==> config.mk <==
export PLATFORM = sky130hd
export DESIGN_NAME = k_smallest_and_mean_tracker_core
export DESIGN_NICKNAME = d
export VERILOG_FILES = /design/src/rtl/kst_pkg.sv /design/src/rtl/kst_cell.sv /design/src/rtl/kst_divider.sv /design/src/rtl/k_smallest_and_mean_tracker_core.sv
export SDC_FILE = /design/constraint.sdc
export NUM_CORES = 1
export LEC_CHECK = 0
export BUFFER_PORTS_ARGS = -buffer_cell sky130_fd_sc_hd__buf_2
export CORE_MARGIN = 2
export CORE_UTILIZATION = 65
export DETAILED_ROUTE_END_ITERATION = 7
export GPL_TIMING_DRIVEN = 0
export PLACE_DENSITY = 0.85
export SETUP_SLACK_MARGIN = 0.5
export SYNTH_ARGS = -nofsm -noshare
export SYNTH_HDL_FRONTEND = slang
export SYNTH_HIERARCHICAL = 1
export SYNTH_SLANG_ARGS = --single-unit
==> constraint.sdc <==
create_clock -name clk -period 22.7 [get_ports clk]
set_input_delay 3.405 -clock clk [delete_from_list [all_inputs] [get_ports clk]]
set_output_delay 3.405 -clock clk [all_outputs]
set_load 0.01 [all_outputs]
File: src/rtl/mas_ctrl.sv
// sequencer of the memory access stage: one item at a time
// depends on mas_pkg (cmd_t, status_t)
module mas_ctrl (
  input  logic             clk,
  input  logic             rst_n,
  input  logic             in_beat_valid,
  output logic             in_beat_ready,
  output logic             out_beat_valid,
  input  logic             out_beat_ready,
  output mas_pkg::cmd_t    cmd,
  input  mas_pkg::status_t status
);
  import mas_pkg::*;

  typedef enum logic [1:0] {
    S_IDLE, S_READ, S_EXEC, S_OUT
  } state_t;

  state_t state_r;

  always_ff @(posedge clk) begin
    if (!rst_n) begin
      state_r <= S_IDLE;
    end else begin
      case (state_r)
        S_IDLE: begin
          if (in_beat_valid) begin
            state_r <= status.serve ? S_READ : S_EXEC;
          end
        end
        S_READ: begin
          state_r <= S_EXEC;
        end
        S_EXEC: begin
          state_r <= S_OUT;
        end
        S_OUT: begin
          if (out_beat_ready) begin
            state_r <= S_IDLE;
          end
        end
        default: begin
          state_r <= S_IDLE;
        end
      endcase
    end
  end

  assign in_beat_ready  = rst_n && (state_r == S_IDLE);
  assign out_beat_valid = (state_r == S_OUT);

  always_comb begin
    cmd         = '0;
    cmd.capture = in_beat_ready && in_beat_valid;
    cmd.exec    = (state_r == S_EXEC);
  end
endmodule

• • • • •

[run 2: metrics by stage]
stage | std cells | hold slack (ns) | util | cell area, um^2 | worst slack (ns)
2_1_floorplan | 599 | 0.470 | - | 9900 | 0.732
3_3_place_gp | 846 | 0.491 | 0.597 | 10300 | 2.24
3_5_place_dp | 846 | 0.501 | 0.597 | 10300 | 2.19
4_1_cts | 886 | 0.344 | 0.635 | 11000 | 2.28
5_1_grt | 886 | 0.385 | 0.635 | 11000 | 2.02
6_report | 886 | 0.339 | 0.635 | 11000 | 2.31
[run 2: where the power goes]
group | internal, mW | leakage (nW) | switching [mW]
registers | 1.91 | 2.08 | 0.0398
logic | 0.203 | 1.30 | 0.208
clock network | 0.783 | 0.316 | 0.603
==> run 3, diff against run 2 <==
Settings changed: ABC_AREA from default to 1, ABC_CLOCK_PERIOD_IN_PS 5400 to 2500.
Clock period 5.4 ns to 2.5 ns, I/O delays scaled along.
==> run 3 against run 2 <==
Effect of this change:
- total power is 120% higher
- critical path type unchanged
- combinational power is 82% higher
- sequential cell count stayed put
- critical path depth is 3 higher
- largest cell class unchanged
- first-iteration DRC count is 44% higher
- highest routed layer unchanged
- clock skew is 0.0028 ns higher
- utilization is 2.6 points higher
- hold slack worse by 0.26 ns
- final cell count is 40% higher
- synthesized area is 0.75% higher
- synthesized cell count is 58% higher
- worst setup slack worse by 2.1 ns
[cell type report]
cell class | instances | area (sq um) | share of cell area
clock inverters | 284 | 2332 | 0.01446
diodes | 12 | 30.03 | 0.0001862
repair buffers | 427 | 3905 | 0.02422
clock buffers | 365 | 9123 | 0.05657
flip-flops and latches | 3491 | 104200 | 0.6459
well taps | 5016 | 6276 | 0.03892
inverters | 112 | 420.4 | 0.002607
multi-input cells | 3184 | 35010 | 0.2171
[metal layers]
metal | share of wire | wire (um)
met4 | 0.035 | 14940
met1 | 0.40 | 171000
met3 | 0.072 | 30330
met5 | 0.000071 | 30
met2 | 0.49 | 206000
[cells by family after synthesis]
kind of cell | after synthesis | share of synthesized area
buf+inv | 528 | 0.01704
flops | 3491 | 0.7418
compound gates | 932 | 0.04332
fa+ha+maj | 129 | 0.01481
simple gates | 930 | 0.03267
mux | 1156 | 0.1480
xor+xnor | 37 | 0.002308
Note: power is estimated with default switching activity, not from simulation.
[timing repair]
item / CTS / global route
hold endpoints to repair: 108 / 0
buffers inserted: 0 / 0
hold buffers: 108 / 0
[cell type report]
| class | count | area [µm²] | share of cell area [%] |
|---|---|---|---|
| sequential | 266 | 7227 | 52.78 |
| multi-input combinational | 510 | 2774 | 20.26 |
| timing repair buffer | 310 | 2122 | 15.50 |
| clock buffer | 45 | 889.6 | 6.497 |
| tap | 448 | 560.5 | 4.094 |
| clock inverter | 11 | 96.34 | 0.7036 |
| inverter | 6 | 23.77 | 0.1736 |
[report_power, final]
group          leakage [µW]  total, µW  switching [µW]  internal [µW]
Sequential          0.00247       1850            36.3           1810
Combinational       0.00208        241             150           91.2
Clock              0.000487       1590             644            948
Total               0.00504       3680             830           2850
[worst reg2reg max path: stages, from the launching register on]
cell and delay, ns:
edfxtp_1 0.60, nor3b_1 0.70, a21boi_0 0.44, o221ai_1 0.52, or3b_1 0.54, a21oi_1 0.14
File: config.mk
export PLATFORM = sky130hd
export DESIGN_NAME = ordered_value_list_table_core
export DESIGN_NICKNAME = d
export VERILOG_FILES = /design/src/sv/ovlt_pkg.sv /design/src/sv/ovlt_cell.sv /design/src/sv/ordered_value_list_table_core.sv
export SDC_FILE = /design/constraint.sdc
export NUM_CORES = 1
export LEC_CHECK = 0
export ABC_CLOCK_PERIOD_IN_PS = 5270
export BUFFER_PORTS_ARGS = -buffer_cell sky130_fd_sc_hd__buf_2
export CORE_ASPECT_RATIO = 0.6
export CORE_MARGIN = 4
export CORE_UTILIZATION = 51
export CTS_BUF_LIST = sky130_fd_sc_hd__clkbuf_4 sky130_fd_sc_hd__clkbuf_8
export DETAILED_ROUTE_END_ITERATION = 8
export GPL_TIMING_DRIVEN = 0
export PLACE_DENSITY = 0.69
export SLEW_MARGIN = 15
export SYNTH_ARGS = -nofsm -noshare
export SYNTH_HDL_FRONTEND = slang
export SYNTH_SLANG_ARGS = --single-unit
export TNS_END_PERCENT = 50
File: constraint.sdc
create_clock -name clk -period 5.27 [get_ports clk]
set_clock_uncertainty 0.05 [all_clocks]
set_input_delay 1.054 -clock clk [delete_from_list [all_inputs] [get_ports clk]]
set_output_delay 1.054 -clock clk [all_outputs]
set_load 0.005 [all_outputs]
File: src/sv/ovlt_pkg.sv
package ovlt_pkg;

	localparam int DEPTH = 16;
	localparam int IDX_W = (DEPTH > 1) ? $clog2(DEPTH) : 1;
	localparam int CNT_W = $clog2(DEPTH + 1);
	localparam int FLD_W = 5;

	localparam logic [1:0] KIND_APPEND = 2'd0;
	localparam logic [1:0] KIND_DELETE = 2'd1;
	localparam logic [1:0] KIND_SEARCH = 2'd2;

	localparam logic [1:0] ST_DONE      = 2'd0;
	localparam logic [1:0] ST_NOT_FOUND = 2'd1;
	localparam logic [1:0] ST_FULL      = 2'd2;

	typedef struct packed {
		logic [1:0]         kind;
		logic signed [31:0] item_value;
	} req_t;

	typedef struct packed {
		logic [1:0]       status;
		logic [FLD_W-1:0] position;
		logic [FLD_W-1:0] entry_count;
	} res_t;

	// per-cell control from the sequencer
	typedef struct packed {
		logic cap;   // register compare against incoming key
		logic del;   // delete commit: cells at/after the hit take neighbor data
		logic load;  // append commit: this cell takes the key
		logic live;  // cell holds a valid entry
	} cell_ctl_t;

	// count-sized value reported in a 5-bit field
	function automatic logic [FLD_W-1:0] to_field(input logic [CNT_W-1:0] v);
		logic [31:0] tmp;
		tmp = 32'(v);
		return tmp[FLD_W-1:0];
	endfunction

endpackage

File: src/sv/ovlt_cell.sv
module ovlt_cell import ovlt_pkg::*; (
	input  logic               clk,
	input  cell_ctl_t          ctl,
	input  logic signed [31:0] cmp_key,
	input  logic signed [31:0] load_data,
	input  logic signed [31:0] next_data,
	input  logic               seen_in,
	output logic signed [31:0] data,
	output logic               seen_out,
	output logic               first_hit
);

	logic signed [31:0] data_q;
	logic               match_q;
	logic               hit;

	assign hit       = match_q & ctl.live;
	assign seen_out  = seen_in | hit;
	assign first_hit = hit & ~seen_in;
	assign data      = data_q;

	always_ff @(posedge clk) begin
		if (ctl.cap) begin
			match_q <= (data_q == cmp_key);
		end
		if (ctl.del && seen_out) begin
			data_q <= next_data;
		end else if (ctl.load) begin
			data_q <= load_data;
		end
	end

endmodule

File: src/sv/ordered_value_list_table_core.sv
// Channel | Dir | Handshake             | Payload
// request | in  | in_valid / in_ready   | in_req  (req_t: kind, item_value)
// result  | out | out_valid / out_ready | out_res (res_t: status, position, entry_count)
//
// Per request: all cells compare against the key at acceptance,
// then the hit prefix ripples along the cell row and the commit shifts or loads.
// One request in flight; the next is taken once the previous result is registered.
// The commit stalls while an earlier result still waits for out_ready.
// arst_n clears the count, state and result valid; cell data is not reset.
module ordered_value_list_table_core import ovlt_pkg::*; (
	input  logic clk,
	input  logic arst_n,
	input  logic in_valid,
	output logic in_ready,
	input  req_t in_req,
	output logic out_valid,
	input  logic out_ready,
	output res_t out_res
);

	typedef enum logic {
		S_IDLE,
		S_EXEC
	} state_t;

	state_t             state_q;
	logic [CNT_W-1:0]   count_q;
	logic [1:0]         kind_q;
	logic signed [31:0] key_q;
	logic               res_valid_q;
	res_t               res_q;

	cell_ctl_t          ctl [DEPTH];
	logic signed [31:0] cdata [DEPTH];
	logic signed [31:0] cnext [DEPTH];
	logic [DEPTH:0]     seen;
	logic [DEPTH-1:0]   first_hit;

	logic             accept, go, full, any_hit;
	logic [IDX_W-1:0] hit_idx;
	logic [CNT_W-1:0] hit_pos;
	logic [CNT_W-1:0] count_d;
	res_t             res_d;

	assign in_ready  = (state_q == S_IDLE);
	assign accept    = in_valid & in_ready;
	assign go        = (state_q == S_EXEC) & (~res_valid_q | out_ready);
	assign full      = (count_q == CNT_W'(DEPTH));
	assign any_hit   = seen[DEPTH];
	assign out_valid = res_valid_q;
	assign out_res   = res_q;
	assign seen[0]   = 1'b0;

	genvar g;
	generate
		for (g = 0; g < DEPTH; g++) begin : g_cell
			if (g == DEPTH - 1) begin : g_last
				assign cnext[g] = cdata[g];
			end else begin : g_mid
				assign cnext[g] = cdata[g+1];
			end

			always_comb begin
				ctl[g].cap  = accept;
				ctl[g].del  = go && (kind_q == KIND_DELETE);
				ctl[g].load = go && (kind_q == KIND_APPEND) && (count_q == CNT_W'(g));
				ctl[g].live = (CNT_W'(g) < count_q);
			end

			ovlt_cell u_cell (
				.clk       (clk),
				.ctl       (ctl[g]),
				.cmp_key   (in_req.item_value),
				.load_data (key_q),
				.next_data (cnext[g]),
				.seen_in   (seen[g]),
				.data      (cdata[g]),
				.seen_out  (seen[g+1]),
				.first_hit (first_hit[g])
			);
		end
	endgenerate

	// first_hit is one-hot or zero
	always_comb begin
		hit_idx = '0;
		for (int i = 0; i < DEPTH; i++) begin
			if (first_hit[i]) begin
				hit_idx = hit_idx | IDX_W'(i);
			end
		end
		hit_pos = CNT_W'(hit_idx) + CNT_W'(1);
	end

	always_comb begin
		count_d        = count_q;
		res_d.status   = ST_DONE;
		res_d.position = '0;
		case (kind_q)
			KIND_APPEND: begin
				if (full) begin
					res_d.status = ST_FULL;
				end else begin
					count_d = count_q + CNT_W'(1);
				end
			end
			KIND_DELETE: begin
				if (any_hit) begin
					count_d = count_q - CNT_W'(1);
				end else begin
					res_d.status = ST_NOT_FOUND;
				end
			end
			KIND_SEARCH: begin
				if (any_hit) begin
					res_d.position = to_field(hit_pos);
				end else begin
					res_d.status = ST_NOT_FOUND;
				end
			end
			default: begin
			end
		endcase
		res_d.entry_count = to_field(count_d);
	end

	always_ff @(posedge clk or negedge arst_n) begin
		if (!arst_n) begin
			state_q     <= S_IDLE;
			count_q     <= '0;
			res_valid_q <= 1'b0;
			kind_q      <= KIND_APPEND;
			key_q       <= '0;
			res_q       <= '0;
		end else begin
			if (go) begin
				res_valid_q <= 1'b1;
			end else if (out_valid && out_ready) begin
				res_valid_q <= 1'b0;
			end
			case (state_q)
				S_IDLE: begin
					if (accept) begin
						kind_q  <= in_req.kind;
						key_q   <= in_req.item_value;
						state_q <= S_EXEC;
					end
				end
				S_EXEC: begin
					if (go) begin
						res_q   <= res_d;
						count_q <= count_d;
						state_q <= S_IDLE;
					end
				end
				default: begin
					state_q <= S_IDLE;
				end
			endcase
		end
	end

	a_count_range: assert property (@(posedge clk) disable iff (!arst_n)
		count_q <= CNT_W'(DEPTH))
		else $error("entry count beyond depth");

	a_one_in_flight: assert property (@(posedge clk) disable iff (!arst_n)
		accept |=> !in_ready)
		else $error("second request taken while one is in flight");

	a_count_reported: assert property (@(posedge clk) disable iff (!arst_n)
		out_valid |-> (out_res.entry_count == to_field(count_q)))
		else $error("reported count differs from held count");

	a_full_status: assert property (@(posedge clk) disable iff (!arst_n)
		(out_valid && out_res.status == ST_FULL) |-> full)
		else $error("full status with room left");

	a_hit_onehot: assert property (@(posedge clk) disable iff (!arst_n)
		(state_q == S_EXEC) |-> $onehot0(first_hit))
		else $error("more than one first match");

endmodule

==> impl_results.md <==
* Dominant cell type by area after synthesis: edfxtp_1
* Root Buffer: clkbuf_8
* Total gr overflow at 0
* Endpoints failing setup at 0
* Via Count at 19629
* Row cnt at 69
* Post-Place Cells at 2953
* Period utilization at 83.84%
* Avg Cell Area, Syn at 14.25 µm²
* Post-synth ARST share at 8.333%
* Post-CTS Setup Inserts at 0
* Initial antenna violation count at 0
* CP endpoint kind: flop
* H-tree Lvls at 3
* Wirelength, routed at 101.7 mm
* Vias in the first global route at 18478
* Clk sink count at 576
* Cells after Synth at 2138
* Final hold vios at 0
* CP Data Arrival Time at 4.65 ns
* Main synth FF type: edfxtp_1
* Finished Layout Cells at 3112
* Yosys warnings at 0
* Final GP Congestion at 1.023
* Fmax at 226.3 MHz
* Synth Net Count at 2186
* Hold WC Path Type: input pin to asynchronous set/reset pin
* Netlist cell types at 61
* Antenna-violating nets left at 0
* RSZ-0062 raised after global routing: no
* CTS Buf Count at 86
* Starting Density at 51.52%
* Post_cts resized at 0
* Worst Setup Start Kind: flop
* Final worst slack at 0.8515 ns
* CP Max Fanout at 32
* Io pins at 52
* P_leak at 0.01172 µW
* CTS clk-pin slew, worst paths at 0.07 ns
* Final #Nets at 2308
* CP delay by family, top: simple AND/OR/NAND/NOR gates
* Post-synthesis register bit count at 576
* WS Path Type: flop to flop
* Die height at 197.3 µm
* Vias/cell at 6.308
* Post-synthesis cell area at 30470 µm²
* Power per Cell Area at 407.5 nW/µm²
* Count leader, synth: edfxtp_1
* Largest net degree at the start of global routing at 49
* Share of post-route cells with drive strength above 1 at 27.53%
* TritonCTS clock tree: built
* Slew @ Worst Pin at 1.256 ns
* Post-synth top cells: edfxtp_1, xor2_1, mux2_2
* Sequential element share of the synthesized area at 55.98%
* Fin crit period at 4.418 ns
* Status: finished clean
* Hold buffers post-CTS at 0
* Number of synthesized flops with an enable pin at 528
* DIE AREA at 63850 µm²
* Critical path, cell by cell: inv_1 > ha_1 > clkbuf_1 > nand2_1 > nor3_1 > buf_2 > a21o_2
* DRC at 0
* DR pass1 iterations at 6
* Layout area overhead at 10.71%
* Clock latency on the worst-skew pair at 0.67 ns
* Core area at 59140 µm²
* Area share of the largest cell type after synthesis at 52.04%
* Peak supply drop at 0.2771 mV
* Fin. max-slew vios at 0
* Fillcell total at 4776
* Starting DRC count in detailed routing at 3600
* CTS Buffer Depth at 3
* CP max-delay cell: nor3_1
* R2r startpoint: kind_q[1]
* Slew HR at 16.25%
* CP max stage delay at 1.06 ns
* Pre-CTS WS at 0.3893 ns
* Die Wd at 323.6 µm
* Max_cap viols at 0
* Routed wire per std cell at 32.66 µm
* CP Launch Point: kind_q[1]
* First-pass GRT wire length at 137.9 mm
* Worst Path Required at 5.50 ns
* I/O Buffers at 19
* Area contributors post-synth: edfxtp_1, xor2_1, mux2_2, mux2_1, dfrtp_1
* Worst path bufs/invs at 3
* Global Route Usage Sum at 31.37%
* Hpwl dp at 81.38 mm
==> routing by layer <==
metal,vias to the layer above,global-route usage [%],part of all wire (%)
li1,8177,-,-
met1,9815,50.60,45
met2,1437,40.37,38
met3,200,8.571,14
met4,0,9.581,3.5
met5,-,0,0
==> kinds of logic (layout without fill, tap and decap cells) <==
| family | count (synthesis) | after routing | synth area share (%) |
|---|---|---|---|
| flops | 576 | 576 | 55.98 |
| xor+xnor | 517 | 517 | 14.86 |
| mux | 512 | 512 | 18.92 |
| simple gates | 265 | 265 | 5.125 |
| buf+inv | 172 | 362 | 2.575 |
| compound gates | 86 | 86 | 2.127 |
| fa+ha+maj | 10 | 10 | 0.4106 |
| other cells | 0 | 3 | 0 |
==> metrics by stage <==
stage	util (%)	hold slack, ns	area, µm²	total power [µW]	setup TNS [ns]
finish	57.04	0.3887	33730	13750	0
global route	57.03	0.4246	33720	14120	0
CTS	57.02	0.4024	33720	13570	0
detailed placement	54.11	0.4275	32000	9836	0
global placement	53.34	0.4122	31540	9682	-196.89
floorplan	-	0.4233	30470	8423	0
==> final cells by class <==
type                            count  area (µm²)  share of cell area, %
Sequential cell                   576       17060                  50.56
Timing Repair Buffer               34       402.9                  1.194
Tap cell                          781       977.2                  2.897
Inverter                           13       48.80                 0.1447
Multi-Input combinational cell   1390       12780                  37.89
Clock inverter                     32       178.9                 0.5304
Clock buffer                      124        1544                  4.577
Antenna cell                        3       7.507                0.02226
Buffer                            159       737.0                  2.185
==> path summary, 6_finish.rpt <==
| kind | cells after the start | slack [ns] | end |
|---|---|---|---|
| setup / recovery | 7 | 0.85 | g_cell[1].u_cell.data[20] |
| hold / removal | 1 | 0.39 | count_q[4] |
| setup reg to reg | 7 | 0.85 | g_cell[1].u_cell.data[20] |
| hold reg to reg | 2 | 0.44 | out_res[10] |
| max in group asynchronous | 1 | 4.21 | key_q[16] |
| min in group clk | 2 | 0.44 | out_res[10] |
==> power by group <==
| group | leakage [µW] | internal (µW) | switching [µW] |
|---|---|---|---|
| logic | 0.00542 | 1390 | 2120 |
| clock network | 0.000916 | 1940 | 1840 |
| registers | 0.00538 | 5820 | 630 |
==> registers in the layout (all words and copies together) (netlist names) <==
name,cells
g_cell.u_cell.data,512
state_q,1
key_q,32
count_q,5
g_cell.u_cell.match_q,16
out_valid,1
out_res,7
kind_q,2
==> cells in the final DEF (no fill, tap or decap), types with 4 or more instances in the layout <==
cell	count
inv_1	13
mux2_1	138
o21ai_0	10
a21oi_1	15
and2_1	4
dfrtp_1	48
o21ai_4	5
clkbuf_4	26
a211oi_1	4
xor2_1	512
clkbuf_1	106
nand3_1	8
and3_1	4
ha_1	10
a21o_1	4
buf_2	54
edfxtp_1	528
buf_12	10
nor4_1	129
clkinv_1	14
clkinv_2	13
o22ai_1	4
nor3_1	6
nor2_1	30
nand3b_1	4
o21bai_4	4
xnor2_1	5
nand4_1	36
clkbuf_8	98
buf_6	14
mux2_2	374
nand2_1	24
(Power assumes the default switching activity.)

• • • • •

- [Task prompt]
In the data above, copy every line where the string "worse" appears.

- [Exercise result]
- hold slack worse by 0.26 ns
- worst setup slack worse by 2.1 ns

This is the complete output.